● **What to do**: Below are some records; find each line that carries the word "critical" and copy it.

● **Records for the exercise**:
※
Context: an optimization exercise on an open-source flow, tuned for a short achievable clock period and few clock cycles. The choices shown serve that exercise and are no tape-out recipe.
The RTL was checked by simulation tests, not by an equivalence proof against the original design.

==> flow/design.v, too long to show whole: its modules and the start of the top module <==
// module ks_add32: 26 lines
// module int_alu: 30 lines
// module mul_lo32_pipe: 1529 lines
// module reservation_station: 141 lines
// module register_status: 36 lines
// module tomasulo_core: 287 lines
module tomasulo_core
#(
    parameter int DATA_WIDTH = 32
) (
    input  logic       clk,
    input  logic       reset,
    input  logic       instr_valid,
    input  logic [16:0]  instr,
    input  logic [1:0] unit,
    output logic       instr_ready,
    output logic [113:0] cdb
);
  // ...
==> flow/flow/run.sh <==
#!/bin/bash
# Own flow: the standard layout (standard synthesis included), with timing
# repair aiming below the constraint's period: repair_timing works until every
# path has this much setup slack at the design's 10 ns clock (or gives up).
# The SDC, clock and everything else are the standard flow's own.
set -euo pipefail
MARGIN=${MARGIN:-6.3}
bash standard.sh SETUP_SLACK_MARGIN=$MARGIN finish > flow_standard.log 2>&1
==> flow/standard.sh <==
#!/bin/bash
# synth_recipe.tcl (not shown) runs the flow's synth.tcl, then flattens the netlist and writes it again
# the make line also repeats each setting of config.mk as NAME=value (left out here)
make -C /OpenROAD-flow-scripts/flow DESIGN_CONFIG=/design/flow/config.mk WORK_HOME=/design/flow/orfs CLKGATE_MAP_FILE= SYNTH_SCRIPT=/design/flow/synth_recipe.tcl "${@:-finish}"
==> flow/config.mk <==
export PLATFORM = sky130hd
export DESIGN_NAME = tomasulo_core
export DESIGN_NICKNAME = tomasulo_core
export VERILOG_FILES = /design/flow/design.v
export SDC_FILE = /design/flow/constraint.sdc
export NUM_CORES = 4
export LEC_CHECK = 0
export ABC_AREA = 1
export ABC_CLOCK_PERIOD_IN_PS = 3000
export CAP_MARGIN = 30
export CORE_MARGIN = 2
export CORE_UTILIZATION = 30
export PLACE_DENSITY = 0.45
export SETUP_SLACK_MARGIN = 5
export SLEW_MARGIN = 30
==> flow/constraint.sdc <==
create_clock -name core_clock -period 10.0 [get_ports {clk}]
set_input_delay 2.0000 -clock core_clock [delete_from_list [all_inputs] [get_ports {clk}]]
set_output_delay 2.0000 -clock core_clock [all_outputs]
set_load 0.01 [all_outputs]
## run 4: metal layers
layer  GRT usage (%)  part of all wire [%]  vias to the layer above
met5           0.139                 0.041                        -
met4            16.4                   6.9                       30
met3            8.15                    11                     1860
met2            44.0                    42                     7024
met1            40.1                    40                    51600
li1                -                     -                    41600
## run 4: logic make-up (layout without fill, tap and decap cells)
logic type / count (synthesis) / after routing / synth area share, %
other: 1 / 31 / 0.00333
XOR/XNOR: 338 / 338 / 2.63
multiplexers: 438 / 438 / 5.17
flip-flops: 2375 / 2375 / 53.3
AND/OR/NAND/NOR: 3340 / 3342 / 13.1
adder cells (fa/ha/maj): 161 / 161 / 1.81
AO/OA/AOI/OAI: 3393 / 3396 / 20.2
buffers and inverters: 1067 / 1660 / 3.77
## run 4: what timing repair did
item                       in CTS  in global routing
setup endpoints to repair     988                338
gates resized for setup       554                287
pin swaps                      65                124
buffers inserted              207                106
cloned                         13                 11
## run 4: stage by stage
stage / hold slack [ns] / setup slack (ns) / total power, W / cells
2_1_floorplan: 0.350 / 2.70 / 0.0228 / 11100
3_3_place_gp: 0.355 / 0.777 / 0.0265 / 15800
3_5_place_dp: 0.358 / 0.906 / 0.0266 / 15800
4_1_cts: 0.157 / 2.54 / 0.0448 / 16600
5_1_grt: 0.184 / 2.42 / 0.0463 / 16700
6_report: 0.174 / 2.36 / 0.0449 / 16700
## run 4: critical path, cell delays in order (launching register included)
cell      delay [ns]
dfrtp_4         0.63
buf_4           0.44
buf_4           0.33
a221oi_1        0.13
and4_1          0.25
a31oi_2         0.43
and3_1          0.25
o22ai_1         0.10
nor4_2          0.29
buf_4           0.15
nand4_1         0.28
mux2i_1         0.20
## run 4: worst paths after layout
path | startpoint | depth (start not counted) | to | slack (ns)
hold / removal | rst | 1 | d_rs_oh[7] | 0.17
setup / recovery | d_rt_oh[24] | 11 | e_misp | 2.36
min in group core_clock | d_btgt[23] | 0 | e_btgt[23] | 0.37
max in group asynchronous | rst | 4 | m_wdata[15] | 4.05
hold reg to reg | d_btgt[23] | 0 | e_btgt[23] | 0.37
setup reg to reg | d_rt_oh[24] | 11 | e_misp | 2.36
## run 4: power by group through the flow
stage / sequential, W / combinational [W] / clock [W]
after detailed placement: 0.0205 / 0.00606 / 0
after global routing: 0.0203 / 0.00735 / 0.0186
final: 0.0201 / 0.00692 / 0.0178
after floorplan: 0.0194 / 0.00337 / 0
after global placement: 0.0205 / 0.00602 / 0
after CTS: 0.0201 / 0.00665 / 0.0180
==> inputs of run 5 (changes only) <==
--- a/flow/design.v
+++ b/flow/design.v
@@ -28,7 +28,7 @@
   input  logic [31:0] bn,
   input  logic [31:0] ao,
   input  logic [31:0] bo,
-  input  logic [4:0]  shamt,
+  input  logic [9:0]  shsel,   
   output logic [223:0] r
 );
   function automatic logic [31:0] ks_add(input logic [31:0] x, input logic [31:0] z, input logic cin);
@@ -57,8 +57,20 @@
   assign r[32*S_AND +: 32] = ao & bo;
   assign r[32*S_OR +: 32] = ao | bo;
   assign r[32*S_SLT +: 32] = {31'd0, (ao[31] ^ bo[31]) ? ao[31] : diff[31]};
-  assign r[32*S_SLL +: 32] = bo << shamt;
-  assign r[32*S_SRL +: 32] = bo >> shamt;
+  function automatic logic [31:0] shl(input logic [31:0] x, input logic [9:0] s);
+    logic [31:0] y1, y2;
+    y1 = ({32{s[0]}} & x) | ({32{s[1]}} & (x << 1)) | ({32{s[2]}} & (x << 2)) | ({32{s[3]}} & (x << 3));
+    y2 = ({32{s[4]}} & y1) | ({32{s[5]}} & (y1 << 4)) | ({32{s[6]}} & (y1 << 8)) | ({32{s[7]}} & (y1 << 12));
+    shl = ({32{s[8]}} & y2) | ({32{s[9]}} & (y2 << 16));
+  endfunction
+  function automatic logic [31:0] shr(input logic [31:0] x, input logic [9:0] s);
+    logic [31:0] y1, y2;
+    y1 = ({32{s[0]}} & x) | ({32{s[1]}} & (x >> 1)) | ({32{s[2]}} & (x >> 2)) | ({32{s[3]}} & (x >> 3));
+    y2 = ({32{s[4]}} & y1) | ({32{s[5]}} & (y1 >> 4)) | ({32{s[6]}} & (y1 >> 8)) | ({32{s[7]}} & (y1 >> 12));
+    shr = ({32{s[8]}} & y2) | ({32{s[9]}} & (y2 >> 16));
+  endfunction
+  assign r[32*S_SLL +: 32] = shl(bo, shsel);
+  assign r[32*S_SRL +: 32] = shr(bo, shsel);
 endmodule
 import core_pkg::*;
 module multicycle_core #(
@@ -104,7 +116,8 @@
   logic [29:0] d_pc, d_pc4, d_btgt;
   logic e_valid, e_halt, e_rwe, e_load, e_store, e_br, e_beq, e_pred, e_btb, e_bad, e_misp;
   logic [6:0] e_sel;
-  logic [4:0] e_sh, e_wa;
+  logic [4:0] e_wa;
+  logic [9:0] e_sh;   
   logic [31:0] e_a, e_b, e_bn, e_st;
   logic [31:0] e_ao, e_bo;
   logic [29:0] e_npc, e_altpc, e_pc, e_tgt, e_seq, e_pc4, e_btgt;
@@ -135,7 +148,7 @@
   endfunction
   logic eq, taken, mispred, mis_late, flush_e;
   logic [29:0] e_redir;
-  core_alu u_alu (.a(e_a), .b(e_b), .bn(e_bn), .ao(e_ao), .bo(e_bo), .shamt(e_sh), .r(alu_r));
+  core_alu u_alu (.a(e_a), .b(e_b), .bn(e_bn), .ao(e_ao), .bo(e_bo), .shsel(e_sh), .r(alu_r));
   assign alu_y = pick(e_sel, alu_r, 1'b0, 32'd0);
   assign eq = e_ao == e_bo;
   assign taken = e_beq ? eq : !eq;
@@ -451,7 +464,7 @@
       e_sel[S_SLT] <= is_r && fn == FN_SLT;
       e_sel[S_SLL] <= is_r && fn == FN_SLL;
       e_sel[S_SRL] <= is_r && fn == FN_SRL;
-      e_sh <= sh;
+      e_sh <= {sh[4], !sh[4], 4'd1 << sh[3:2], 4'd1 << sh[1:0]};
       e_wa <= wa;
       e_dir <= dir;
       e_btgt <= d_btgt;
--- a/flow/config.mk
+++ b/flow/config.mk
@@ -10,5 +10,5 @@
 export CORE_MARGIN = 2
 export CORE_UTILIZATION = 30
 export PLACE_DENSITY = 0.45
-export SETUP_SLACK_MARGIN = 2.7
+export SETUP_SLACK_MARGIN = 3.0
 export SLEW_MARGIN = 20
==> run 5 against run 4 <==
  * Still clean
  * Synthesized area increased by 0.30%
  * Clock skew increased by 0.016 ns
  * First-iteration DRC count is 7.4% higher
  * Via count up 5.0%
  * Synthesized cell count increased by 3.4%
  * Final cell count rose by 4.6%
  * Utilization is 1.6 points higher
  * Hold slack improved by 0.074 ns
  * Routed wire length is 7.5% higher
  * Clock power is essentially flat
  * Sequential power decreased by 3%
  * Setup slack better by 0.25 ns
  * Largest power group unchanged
※
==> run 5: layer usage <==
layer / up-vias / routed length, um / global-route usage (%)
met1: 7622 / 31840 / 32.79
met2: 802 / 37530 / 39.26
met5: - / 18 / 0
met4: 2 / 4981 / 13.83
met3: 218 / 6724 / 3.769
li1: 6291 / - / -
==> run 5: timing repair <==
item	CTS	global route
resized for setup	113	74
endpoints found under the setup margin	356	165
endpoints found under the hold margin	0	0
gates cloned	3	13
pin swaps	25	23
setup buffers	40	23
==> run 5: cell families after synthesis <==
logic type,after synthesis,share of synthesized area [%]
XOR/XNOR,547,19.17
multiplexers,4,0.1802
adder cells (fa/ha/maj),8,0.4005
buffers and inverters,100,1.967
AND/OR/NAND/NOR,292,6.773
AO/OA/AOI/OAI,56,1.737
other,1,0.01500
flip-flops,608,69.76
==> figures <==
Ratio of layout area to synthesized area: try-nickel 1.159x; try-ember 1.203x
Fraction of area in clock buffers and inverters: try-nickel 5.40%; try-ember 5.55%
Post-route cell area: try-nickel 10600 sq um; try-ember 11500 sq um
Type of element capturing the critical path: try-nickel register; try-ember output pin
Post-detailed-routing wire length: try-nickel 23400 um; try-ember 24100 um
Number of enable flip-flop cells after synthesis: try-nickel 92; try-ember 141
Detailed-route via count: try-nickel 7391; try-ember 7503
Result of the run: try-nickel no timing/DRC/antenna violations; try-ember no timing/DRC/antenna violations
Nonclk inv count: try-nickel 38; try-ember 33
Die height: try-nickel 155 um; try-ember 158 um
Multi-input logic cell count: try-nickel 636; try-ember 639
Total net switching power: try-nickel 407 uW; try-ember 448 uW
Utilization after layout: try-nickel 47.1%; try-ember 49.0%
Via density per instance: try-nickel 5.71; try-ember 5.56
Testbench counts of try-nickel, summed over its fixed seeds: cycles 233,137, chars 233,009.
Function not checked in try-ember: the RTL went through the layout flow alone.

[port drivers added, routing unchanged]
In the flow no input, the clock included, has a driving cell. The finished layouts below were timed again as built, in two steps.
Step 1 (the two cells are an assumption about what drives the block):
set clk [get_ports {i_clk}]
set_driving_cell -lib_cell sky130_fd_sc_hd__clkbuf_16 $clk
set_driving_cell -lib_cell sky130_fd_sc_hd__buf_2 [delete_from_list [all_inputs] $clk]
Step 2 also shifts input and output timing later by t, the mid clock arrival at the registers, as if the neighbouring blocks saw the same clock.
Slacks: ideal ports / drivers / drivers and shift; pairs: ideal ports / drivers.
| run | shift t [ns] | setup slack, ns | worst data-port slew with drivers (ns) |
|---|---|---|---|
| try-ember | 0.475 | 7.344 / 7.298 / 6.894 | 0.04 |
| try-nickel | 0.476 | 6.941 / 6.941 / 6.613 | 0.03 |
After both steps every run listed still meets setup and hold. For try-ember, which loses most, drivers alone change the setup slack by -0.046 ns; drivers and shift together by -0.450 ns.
※
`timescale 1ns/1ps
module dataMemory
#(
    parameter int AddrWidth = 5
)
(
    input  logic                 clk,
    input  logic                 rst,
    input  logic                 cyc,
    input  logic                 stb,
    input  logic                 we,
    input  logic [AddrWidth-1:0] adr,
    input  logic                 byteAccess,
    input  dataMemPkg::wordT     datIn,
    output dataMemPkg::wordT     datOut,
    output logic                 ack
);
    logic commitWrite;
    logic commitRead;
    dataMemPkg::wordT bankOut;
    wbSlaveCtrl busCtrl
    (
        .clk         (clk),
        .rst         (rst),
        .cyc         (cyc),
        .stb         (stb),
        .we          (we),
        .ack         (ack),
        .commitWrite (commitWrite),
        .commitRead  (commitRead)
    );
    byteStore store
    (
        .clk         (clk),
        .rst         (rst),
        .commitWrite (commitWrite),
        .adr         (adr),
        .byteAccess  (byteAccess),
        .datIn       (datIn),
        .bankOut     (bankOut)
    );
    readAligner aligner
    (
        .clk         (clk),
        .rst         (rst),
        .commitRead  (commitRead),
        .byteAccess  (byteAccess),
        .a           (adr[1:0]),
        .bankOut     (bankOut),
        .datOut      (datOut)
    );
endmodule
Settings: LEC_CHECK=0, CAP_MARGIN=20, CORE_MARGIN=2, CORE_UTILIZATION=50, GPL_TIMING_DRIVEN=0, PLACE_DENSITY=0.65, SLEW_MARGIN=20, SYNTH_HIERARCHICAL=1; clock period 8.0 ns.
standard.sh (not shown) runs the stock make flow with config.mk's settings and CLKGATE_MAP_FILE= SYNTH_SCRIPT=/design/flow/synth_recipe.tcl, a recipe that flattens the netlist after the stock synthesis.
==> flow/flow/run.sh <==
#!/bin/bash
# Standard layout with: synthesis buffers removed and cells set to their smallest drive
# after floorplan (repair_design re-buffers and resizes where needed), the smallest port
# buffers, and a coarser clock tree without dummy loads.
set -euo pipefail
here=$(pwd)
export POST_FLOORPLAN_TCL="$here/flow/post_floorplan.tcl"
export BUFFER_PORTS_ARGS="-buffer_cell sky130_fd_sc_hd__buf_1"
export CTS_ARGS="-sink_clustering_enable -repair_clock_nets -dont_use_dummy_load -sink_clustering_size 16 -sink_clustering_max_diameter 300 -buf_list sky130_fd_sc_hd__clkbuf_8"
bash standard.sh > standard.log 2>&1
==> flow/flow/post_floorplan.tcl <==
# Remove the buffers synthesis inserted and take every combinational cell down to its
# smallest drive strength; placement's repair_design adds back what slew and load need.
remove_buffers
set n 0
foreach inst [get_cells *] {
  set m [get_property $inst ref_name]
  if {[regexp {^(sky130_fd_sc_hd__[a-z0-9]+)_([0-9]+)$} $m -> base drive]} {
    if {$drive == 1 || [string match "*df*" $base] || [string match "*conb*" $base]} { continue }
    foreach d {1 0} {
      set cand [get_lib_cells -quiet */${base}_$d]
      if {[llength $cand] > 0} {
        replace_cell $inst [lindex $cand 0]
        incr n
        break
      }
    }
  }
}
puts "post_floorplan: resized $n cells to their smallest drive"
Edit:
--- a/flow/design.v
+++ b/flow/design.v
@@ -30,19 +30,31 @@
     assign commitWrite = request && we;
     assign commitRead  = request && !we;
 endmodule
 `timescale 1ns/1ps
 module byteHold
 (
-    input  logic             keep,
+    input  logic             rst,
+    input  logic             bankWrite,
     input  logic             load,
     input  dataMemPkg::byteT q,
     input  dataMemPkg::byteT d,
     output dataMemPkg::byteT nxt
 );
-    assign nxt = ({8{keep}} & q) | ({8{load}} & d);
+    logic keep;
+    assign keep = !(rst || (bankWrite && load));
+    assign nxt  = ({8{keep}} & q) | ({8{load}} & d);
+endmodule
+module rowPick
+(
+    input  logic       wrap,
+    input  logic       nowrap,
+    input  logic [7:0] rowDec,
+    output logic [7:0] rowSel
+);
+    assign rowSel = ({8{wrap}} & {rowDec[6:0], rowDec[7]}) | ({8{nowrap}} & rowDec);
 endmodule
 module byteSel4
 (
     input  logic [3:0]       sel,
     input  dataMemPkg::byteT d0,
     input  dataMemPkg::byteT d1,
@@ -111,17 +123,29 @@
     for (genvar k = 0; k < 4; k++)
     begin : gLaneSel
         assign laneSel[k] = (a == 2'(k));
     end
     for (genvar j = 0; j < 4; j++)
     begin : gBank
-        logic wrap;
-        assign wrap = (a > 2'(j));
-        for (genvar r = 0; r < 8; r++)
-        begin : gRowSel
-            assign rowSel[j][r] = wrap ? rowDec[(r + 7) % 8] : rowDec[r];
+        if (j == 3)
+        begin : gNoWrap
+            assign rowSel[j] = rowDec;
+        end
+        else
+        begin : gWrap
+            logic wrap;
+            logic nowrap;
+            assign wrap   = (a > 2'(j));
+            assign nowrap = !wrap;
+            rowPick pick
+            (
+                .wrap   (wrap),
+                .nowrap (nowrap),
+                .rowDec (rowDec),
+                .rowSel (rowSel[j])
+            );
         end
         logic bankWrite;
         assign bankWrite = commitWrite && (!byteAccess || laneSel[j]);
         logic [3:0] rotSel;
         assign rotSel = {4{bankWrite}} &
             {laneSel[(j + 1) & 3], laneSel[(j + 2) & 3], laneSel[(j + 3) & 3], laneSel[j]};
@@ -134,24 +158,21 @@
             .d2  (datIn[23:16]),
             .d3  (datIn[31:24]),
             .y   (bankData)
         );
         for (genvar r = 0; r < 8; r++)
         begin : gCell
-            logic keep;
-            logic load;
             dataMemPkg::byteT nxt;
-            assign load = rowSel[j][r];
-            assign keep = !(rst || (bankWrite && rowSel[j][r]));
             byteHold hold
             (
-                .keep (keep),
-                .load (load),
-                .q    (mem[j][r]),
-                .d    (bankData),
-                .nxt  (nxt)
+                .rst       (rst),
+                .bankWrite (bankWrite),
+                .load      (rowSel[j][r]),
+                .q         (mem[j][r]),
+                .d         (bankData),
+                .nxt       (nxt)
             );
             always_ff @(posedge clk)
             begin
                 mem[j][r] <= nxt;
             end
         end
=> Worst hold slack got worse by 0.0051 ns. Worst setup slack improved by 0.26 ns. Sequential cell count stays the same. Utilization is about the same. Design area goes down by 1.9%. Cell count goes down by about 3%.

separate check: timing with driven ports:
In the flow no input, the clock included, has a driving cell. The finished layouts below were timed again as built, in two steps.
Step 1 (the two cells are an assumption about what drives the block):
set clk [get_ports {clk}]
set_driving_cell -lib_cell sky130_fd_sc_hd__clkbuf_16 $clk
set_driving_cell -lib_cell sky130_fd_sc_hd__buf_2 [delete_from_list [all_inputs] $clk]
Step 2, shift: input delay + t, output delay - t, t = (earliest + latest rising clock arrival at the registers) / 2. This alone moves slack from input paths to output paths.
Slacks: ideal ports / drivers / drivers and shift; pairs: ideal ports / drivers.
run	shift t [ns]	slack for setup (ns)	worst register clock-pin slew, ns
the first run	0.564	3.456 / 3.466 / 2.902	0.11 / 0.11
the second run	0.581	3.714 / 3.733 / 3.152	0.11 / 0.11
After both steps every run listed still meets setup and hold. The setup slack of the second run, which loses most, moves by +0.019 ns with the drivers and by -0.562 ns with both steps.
※
● **Written answer**:
## run 4: critical path, cell delays in order (launching register included)
Type of element capturing the critical path: try-nickel register; try-ember output pin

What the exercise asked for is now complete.